EXERCISE INSTRUCTIONS: In the data below, which lines contain "included"? List them by copying each one.

Items listed in a dataset:
%%
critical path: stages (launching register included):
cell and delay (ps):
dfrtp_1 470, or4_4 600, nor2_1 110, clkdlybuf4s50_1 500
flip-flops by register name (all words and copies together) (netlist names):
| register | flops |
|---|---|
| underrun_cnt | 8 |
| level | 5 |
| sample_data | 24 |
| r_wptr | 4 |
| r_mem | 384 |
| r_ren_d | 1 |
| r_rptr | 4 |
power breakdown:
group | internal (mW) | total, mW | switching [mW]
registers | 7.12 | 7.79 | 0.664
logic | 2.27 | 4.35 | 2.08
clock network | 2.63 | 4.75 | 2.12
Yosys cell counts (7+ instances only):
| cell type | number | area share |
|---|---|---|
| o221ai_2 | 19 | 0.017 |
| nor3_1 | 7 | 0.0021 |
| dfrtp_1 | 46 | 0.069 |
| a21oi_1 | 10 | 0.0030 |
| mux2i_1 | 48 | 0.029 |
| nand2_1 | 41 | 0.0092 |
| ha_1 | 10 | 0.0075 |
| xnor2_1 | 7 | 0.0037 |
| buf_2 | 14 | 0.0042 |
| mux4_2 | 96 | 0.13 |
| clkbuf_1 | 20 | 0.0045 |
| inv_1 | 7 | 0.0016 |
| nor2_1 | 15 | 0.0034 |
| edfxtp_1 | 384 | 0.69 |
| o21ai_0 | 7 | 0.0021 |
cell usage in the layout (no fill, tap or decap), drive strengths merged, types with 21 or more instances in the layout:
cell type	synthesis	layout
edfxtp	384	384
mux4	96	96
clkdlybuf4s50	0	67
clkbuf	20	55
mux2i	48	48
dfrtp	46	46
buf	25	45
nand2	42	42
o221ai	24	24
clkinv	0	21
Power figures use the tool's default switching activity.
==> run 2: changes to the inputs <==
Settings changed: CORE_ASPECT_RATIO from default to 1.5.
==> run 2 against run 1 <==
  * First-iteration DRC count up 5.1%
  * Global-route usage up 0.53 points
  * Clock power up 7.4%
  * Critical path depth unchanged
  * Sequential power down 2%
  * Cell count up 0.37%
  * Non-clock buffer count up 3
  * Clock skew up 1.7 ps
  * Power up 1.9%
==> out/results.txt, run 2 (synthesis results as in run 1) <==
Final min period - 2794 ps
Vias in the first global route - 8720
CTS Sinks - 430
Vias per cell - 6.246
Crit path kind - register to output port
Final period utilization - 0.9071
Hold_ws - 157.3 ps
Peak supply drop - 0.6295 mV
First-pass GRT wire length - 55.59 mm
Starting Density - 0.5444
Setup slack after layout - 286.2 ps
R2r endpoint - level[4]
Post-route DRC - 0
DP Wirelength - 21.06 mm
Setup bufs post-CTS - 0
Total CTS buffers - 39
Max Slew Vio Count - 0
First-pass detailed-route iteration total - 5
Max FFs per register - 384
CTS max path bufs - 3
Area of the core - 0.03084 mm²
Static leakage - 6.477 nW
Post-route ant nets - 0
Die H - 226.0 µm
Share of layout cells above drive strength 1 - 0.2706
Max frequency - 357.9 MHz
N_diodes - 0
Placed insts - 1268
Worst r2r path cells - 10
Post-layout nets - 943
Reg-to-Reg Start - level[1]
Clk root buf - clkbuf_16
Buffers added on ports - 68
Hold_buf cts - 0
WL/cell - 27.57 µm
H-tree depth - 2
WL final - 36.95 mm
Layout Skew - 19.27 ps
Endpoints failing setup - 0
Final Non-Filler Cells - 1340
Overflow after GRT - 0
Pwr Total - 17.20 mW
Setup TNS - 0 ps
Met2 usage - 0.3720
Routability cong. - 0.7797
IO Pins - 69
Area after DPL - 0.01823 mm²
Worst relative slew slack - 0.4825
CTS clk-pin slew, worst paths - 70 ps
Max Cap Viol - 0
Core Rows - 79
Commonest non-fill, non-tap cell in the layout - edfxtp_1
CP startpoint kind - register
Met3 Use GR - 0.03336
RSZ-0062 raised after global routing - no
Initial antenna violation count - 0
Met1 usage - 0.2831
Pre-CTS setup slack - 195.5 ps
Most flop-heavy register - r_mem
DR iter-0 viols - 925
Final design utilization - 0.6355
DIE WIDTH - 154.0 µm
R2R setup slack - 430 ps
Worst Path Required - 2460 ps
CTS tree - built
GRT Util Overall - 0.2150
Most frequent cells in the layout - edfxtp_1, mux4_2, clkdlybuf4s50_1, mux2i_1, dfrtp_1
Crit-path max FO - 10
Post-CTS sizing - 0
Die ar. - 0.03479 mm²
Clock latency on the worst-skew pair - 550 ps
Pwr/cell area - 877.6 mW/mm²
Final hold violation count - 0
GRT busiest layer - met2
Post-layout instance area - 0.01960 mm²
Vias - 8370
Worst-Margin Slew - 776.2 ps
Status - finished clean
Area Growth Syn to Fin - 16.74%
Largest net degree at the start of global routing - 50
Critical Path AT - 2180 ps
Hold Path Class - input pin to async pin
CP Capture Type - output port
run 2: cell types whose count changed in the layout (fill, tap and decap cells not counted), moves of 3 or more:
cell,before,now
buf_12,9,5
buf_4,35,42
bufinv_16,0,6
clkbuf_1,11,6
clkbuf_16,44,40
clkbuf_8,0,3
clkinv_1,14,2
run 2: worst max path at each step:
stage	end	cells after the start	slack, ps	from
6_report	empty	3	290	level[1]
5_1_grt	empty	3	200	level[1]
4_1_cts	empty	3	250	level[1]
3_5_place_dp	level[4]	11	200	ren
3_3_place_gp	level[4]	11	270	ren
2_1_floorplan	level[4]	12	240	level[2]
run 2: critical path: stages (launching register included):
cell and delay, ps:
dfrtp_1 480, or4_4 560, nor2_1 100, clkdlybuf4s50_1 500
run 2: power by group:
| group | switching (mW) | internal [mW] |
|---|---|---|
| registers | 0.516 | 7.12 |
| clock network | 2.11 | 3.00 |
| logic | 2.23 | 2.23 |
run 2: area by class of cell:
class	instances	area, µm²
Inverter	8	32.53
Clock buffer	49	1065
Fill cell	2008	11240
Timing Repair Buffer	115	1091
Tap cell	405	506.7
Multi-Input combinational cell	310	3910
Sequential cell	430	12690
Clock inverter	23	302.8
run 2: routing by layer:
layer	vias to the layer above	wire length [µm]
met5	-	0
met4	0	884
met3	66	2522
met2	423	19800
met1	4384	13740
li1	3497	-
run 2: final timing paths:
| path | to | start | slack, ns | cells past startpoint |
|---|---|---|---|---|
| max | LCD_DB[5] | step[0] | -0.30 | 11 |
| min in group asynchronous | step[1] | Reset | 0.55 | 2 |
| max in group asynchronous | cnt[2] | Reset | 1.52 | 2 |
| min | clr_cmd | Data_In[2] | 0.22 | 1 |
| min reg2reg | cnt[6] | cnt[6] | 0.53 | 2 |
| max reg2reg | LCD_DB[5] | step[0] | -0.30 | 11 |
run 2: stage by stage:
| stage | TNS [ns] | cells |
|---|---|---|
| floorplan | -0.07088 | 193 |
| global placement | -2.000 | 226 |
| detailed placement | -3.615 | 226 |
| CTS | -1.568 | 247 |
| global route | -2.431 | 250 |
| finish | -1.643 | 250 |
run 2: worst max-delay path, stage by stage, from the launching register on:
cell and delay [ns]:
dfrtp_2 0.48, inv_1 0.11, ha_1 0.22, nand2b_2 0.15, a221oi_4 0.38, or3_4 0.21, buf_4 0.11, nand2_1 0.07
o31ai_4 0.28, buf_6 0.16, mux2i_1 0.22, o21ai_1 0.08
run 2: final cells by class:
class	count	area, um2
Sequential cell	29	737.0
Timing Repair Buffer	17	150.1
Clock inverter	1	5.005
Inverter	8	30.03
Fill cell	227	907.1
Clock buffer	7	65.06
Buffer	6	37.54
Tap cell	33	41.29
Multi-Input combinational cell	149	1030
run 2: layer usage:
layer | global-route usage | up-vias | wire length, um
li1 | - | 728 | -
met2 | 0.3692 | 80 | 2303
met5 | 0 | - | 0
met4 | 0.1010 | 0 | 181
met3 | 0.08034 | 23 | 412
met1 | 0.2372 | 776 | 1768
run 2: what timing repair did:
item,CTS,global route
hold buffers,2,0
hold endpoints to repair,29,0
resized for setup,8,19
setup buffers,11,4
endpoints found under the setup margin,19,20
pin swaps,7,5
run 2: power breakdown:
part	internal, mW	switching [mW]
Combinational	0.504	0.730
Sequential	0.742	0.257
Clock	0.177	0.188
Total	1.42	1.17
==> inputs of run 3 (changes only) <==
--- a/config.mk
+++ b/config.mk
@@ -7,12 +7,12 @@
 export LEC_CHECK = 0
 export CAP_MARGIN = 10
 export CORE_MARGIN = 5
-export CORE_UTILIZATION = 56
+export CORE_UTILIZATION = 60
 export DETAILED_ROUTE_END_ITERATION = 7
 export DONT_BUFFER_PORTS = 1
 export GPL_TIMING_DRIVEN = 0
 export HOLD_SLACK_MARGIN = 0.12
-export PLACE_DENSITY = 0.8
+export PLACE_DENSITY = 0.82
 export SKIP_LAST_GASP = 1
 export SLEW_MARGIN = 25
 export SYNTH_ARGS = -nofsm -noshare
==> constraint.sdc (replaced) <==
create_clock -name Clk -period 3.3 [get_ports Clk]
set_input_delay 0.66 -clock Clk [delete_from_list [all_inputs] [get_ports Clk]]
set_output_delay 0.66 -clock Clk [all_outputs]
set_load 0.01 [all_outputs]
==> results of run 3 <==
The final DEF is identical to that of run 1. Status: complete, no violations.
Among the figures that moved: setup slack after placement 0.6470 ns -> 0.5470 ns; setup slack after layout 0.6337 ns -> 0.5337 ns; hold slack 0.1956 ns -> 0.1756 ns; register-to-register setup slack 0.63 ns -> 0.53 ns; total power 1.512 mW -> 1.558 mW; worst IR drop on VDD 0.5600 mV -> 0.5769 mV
### config.mk
export PLATFORM = sky130hd
export DESIGN_NAME = effect_param_bank_controller_flat
export DESIGN_NICKNAME = d
export VERILOG_FILES = /design/src/rtl/effect_param_bank_controller_if.sv /design/src/rtl/effect_param_bank_controller.sv /design/src/flat_wrapper.sv
export SDC_FILE = /design/constraint.sdc
export NUM_CORES = 1
export LEC_CHECK = 0
export CORE_AREA = 2 2 118 120
export CTS_CLUSTER_SIZE = 16
export DETAILED_ROUTE_END_ITERATION = 8
export DIE_AREA = 0 0 120 122
export DONT_BUFFER_PORTS = 1
export GPL_TIMING_DRIVEN = 0
export PLACE_DENSITY = 0.55
export SYNTH_ARGS = -nofsm -noshare
export SYNTH_HDL_FRONTEND = slang
export SYNTH_SLANG_ARGS = --single-unit
### constraint.sdc
create_clock -name CLK -period 12.15 [get_ports CLK]
set_clock_uncertainty 0.2 [all_clocks]
set_input_delay 0 -clock CLK [delete_from_list [all_inputs] [get_ports CLK]]
set_output_delay 0 -clock CLK [all_outputs]
set_load 0.02 [all_outputs]
### src/rtl/effect_param_bank_controller_if.sv
// Bundle of key inputs and parameter-bank outputs for effect_param_bank_controller.
//   master : drives the raw keys, observes the bank (board / bench side)
//   slave  : the controller itself
// Signals:
//   key_up, key_dn, key_sel : raw active-low keys
//   value_flat              : all parameters, param i at [i*W +: W]
//   sel                     : selected parameter index
//   gain_num, gain_den      : selected value and constant denominator
//   update                  : one-cycle pulse when a parameter or sel changes
interface effect_param_bank_controller_if #(
  parameter int unsigned N_PARAMS = 4,
  parameter int unsigned W        = 16
);
  localparam int unsigned SW = (N_PARAMS > 1) ? $clog2(N_PARAMS) : 1;

  logic                  key_up;
  logic                  key_dn;
  logic                  key_sel;
  logic [N_PARAMS*W-1:0] value_flat;
  logic [SW-1:0]         sel;
  logic [W-1:0]          gain_num;
  logic [W-1:0]          gain_den;
  logic                  update;

  modport master (
    output key_up, key_dn, key_sel,
    input  value_flat, sel, gain_num, gain_den, update
  );

  modport slave (
    input  key_up, key_dn, key_sel,
    output value_flat, sel, gain_num, gain_den, update
  );
endinterface

### src/rtl/effect_param_bank_controller.sv
// Push-button controller for a bank of N_PARAMS saturating effect parameters.
// Three active-low keys are synchronised (2 FF) and debounced; a debounced press steps the
// selected parameter up/down with saturation, or advances the selection.
// Optional feature: define AUTO_REPEAT_EN to auto-repeat a held up/dn key.
// Ports:
//   CLK : system clock
//   RST : synchronous active-high reset
//   bus : effect_param_bank_controller_if.slave (keys in; value_flat, sel, gain_num,
//         gain_den, update out)
module effect_param_bank_controller #(
  parameter int unsigned N_PARAMS        = 4,
  parameter int unsigned W               = 16,
  parameter int unsigned MIN_VAL         = 1,
  parameter int unsigned MAX_VAL         = 50,
  parameter int unsigned INIT_VAL        = 1,
  parameter int unsigned STEP            = 1,
  parameter int unsigned GAIN_DEN        = 1,
  parameter int unsigned DEBOUNCE_CYCLES = 16,
  parameter int unsigned REPEAT_DELAY    = 1000,
  parameter int unsigned REPEAT_PERIOD   = 250
) (
  input logic                         CLK,
  input logic                         RST,
  effect_param_bank_controller_if.slave bus
);
  localparam int unsigned SW = (N_PARAMS > 1) ? $clog2(N_PARAMS) : 1;
  localparam int unsigned DW = $clog2(DEBOUNCE_CYCLES + 1);
  localparam int unsigned KUp  = 0;
  localparam int unsigned KDn  = 1;
  localparam int unsigned KSel = 2;

  localparam logic [W:0]   MaxW1  = (W+1)'(MAX_VAL);
  localparam logic [W:0]   MinW1  = (W+1)'(MIN_VAL);
  localparam logic [W:0]   StepW1 = (W+1)'(STEP);
  localparam logic [W-1:0] MaxW   = W'(MAX_VAL);
  localparam logic [W-1:0] MinW   = W'(MIN_VAL);
  localparam logic [W-1:0] StepW  = W'(STEP);

  logic [2:0]    raw;
  logic [2:0]    sync1_q, sync2_q;
  logic [2:0]    deb_q, deb_d;
  logic [2:0]    deb_prev_q;
  logic [DW-1:0] cnt_q [3];
  logic [DW-1:0] cnt_d [3];
  logic [2:0]    press;

  logic [W-1:0]  val_q [N_PARAMS];
  logic [W-1:0]  val_d [N_PARAMS];
  logic [SW-1:0] sel_q, sel_d;
  logic          update_q, update_d;

  logic          rpt_up, rpt_dn;
  logic          up_ev, dn_ev, sel_ev;
  logic [W-1:0]  cur, step_val;
  logic [W:0]    sum;

  assign raw = {bus.key_sel, bus.key_dn, bus.key_up};

  // Debounce: the accepted level only moves after DEBOUNCE_CYCLES consecutive differing samples.
  always_comb begin
    deb_d = deb_q;
    for (int k = 0; k < 3; k++) begin
      cnt_d[k] = '0;
      if (sync2_q[k] != deb_q[k]) begin
        if (cnt_q[k] == DW'(DEBOUNCE_CYCLES - 1)) begin
          deb_d[k] = sync2_q[k];
        end else begin
          cnt_d[k] = cnt_q[k] + DW'(1);
        end
      end
    end
  end

  // Falling edge of the debounced level; release produces nothing.
  assign press = deb_prev_q & ~deb_q;

`ifdef AUTO_REPEAT_EN
  localparam int unsigned RptMax = (REPEAT_DELAY > REPEAT_PERIOD) ? REPEAT_DELAY : REPEAT_PERIOD;
  localparam int unsigned RW     = $clog2(RptMax + 1);

  logic [RW-1:0] rpt_cnt_q, rpt_cnt_d;
  logic          rpt_phase_q, rpt_phase_d;
  logic          rpt_hold, rpt_fire;

  // Levels are active-low, so XOR is true when exactly one of up/dn is held.
  // The counter is 0 in the press-event cycle and counts cycles since the last step.
  always_comb begin
    rpt_hold    = deb_q[KUp] ^ deb_q[KDn];
    rpt_fire    = 1'b0;
    rpt_cnt_d   = '0;
    rpt_phase_d = 1'b0;
    if (rpt_hold) begin
      rpt_phase_d = rpt_phase_q;
      if (rpt_cnt_q == (rpt_phase_q ? RW'(REPEAT_PERIOD) : RW'(REPEAT_DELAY))) begin
        rpt_fire    = 1'b1;
        rpt_cnt_d   = RW'(1);
        rpt_phase_d = 1'b1;
      end else begin
        rpt_cnt_d = rpt_cnt_q + RW'(1);
      end
    end
  end

  always_ff @(posedge CLK) begin
    if (RST) begin
      rpt_cnt_q   <= '0;
      rpt_phase_q <= 1'b0;
    end else begin
      rpt_cnt_q   <= rpt_cnt_d;
      rpt_phase_q <= rpt_phase_d;
    end
  end

  assign rpt_up = rpt_fire & ~deb_q[KUp];
  assign rpt_dn = rpt_fire & ~deb_q[KDn];
`else
  assign rpt_up = 1'b0;
  assign rpt_dn = 1'b0;
`endif

  assign up_ev  = press[KUp] | rpt_up;
  assign dn_ev  = press[KDn] | rpt_dn;
  assign sel_ev = press[KSel];

  // Step the old selection, then advance sel on the same edge.
  always_comb begin
    for (int i = 0; i < N_PARAMS; i++) begin
      val_d[i] = val_q[i];
    end
    sel_d    = sel_q;
    update_d = 1'b0;
    cur      = val_q[sel_q];
    sum      = {1'b0, cur} + StepW1;
    step_val = cur;
    if (up_ev && !dn_ev) begin
      step_val = (sum > MaxW1) ? MaxW : sum[W-1:0];
    end else if (dn_ev && !up_ev) begin
      step_val = ({1'b0, cur} < (MinW1 + StepW1)) ? MinW : (cur - StepW);
    end
    if (step_val != cur) begin
      val_d[sel_q] = step_val;
      update_d     = 1'b1;
    end
    if (sel_ev && (N_PARAMS > 1)) begin
      sel_d    = (sel_q == SW'(N_PARAMS - 1)) ? '0 : (sel_q + SW'(1));
      update_d = 1'b1;
    end
  end

  always_ff @(posedge CLK) begin
    if (RST) begin
      sync1_q    <= '1;
      sync2_q    <= '1;
      deb_q      <= '1;
      deb_prev_q <= '1;
      for (int k = 0; k < 3; k++) begin
        cnt_q[k] <= '0;
      end
      for (int i = 0; i < N_PARAMS; i++) begin
        val_q[i] <= W'(INIT_VAL);
      end
      sel_q    <= '0;
      update_q <= 1'b0;
    end else begin
      sync1_q    <= raw;
      sync2_q    <= sync1_q;
      deb_q      <= deb_d;
      deb_prev_q <= deb_q;
      for (int k = 0; k < 3; k++) begin
        cnt_q[k] <= cnt_d[k];
      end
      for (int i = 0; i < N_PARAMS; i++) begin
        val_q[i] <= val_d[i];
      end
      sel_q    <= sel_d;
      update_q <= update_d;
    end
  end

  always_comb begin
    bus.value_flat = '0;
    for (int i = 0; i < N_PARAMS; i++) begin
      bus.value_flat[i*W +: W] = val_q[i];
    end
  end

  assign bus.sel      = sel_q;
  assign bus.gain_num = val_q[sel_q];
  assign bus.gain_den = W'(GAIN_DEN);
  assign bus.update   = update_q;
endmodule
### src/flat_wrapper.sv
// flat-port wrapper written by rule: the top's interface ports become plain ports
module effect_param_bank_controller_flat 
#(
  parameter int unsigned N_PARAMS        = 4,
  parameter int unsigned W               = 16,
  parameter int unsigned MIN_VAL         = 1,
  parameter int unsigned MAX_VAL         = 50,
  parameter int unsigned INIT_VAL        = 1,
  parameter int unsigned STEP            = 1,
  parameter int unsigned GAIN_DEN        = 1,
  parameter int unsigned DEBOUNCE_CYCLES = 16,
  parameter int unsigned REPEAT_DELAY    = 1000,
  parameter int unsigned REPEAT_PERIOD   = 250
)
  (CLK, RST, bus_key_up, bus_key_dn, bus_key_sel, bus_value_flat, bus_sel, bus_gain_num, bus_gain_den, bus_update);
  effect_param_bank_controller_if #(.N_PARAMS(N_PARAMS), .W(W)) bus_i ();
  input logic CLK;
  input logic RST;
  input wire logic [$bits(bus_i.key_up)-1:0] bus_key_up;
  input wire logic [$bits(bus_i.key_dn)-1:0] bus_key_dn;
  input wire logic [$bits(bus_i.key_sel)-1:0] bus_key_sel;
  output wire logic [$bits(bus_i.value_flat)-1:0] bus_value_flat;
  output wire logic [$bits(bus_i.sel)-1:0] bus_sel;
  output wire logic [$bits(bus_i.gain_num)-1:0] bus_gain_num;
  output wire logic [$bits(bus_i.gain_den)-1:0] bus_gain_den;
  output wire logic [$bits(bus_i.update)-1:0] bus_update;
  assign bus_i.key_up = bus_key_up;
  assign bus_i.key_dn = bus_key_dn;
  assign bus_i.key_sel = bus_key_sel;
  assign bus_value_flat = bus_i.value_flat;
  assign bus_sel = bus_i.sel;
  assign bus_gain_num = bus_i.gain_num;
  assign bus_gain_den = bus_i.gain_den;
  assign bus_update = bus_i.update;
  effect_param_bank_controller #(.N_PARAMS(N_PARAMS), .W(W), .MIN_VAL(MIN_VAL), .MAX_VAL(MAX_VAL), .INIT_VAL(INIT_VAL), .STEP(STEP), .GAIN_DEN(GAIN_DEN), .DEBOUNCE_CYCLES(DEBOUNCE_CYCLES), .REPEAT_DELAY(REPEAT_DELAY), .REPEAT_PERIOD(REPEAT_PERIOD)) u_core (.CLK(CLK), .RST(RST), .bus(bus_i));
endmodule
==> impl_results.md <==
* Outcome: completed
* Critical path type: reg2reg
* Drt pass-1 iters at 4
* Final Cell Area at 5901 sq um
* Die X-Extent at 120 um
* Worst-Margin Slew at 0.7903 ns
* Setup violations, final at 0
* CP max-delay cell: clkbuf_1
* Crit path launch type: flop
* RSZ-0062 raised after global routing: false
* Overall power at 0.0006302 W
* Post-synthesis sequential area ratio at 36.36%
* Ys Warns at 0
* CTS sink cnt at 96
* Total Die Area at 14,640 sq um
* Setup_tns at 0 ns
* Number of synthesized flops with an enable pin at 0
* Vias in the first global route at 3,919
* WP data arrival at 5.16 ns
* Antenna diode instance count at 0
* VDD IR max at 0.09511 mV
* Slowest cell delay on critical path at 0.56 ns
* Post-CTS Setup Repair Bufs at 0
* Area leader, netlist: dfxtp_1
* #FFs+latches synth at 96
* First-pass GRT wire length at 22,670 um
* CP bufs+invs at 4
* DR vias at 3,977
* Area delta synth->final at 11.65%
* Clk_lat worst skew at 0.35 ns
* FMAX at 195.2 MHz
* Vias per cell at 5.324
* HPWL after DPL at 10,720 um
* Row cnt at 43
* Worst-path cell chain: buf_2 > buf_2 > mux4_2 > clkbuf_1 > ha_1 > clkbuf_1 > nand3_1 > or4_1 > o211ai_1 > nand4_1 > o221ai_4 > o21ai_4 > mux2_1
* Post-Synthesis Cells at 534
* Non-filler cells, final at 747
* Pin count of the biggest net entering global routing at 17
* Top delay family on crit path: buffers and inverters
* Max-capacitance violation count at 0
* P per Cell Area at 106.8 nW/um^2
* Cell Area, Synth at 5285 sq um
* Die Height at 122 um
* Slew margin rel. at 46.91%
* GPL Wtd Cong at 0.8825
* Initial core utilization at 39.14%
* Top-count cell post-synth: dfxtp_1
* Initial detailed-routing violation count at 211
* Fin. Hold Viols at 0
* CTS resizes at 0
* CTS Buffer Depth at 2
* Area share of the largest cell type after synthesis at 36.36%
* Number of I/O port buffers at 0
* Core ar. at 13,500 sq um
* Final nets at 580
* CTS Buf Count at 9
* Placed cells at 728
* Kind of end point of the critical path: flop
* Final period utilization at 42.17%
* Per-cell routed wire length at 19.24 um
* P_leak at 2.510 nW
* Asr flop ratio synth at 0%
* H-Tree Depth at 3
* Ys flop type: dfxtp_1
* Final Critical Period at 5.124 ns
* Top cells by area, synth: dfxtp_1, mux2i_1, nand2b_1
* Clock-pin slew on the worst setup and hold paths at 0.06 ns
* WP data required at 12.18 ns
* Post-route DRC at 0
* Syn Area/Cell at 9.897 sq um
* Total gr overflow at 0
* Final Max Slew Viols at 0
* CTS root buf: clkbuf_16
* Total GRT Usage at 20.37%
* Synth top cells by count: dfxtp_1, mux2i_1, nand2b_1, nor2_1, nand2_1
* Crit Path Max Fanout at 12
* # IOs at 104
* WL final at 14,370 um
* Yosys cell types at 55
* Initial antenna violation count at 0
* Hold Crit Class: in2reg
* Share of layout cells above drive strength 1 at 14.64%
* CTS tree: yes
* Placed instance area at 5563 sq um
* Post-route antenna net violation count at 0
==> metrics by stage <==
stage	hold slack (ns)	setup slack, ns	utilization [%]
3_3_place_gp	-0.09478	7.108	41.19
4_1_cts	0.06456	7.029	43.70
5_1_grt	0.08152	6.742	43.70
3_5_place_dp	-0.09414	7.044	41.19
2_1_floorplan	-0.09619	8.067	-
6_report	0.07373	7.026	43.70
==> final cells by class <==
cell class	count	area (sq um)
Fill cell	1317	7604
Multi-Input combinational cell	393	3038
Sequential cell	96	1922
Buffer	45	325.3
Clock buffer	10	239.0
Tap cell	180	225.2
Clock inverter	6	68.82
Inverter	14	52.55
Timing Repair Buffer	3	30.03
==> final timing paths <==
path	from	end	slack, ns	cells after the start
setup / recovery	flop	u_core.val_q[3][4]	7.03	13
hold / removal	bus_key_sel	u_core.sync1_q[2]	0.07	2
setup reg to reg	flop	u_core.val_q[3][4]	7.03	13
hold reg to reg	u_core.sync1_q[2]	u_core.sync2_q[2]	0.21	1
==> cells in the final DEF, fill, tap and decap left out, types with 3 or more instances in the layout <==
cell type | netlist | routed
xor2_1 | 8 | 8
nand2b_1 | 56 | 56
a21oi_1 | 7 | 7
inv_1 | 14 | 14
o21ai_4 | 4 | 4
nand4_1 | 5 | 5
or2_2 | 11 | 11
o21ai_0 | 6 | 6
mux4_1 | 3 | 3
o32ai_1 | 3 | 3
clkbuf_16 | 0 | 9
nand3_1 | 11 | 11
conb_1 | 2 | 16
nor2b_1 | 16 | 16
buf_6 | 3 | 3
and2_1 | 3 | 3
mux4_2 | 12 | 12
mux2i_1 | 61 | 61
buf_4 | 16 | 16
nor3_1 | 13 | 13
nor2_1 | 45 | 45
dfxtp_1 | 96 | 96
clkinv_4 | 0 | 3
ha_1 | 13 | 13
clkbuf_1 | 14 | 14
buf_12 | 4 | 4
xnor2_1 | 18 | 18
nand2_1 | 22 | 22
buf_2 | 7 | 7
and3_1 | 5 | 5
dlygate4sd3_1 | 0 | 3
mux2_4 | 3 | 3
mux2_1 | 5 | 5
or3_1 | 7 | 7
a211o_1 | 5 | 5
nor4_1 | 7 | 7
==> registers in the layout, summed over array words and instances, names as in the netlist, named ones only <==
name               flops
u_core.val_q          64
u_core.cnt_q          15
u_core.deb_prev_q      3
u_core.deb_q           3
u_core.sync1_q         3
u_core.sync2_q         3
u_core.bus.sel         2
u_core.bus.update      1
==> per-layer routing <==
metal / wire length [um] / share of wire (%) / vias up / track usage (%)
met1: 6169 / 43 / 1962 / 25.67
met5: 0 / 0 / - / 0
li1: - / - / 1884 / -
met2: 6831 / 48 / 112 / 32.60
met3: 1055 / 7.3 / 19 / 6.227
met4: 312 / 2.2 / 0 / 8.162
==> power breakdown <==
part	total [W]	internal [W]	leakage (nW)	switching, W
Clock	0.000293	0.000166	0.149	0.000127
Sequential	0.000316	0.000316	0.775	0.000000577
Combinational	0.0000211	0.00000849	1.59	0.0000126
Total	0.000630	0.000490	2.51	0.000140
==> cell families (layout without fill, tap and decap cells) <==
| family | Yosys count | count (layout) | synth area share [%] |
|---|---|---|---|
| AOI/OAI and AO/OA | 42 | 42 | 6.747 |
| xor gates and xnor gates | 26 | 26 | 4.309 |
| and+or+nand+nor | 211 | 211 | 21.92 |
| adders and majority gates | 13 | 13 | 3.078 |
| muxes | 85 | 85 | 20.29 |
| buffers and inverters | 59 | 78 | 7.150 |
| DFF | 96 | 96 | 36.36 |
| other | 2 | 16 | 0.1421 |
==> repair_timing <==
| action | 4_1_cts | 5_1_grt |
|---|---|---|
| hold buffers | 3 | 0 |
| endpoints found under the hold margin | 3 | 0 |
| endpoints found under the setup margin | 0 | 0 |
Power figures use the tool's default switching activity.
%%
SOLUTION FOR THIS PROBLEM:
critical path: stages (launching register included):
run 2: critical path: stages (launching register included):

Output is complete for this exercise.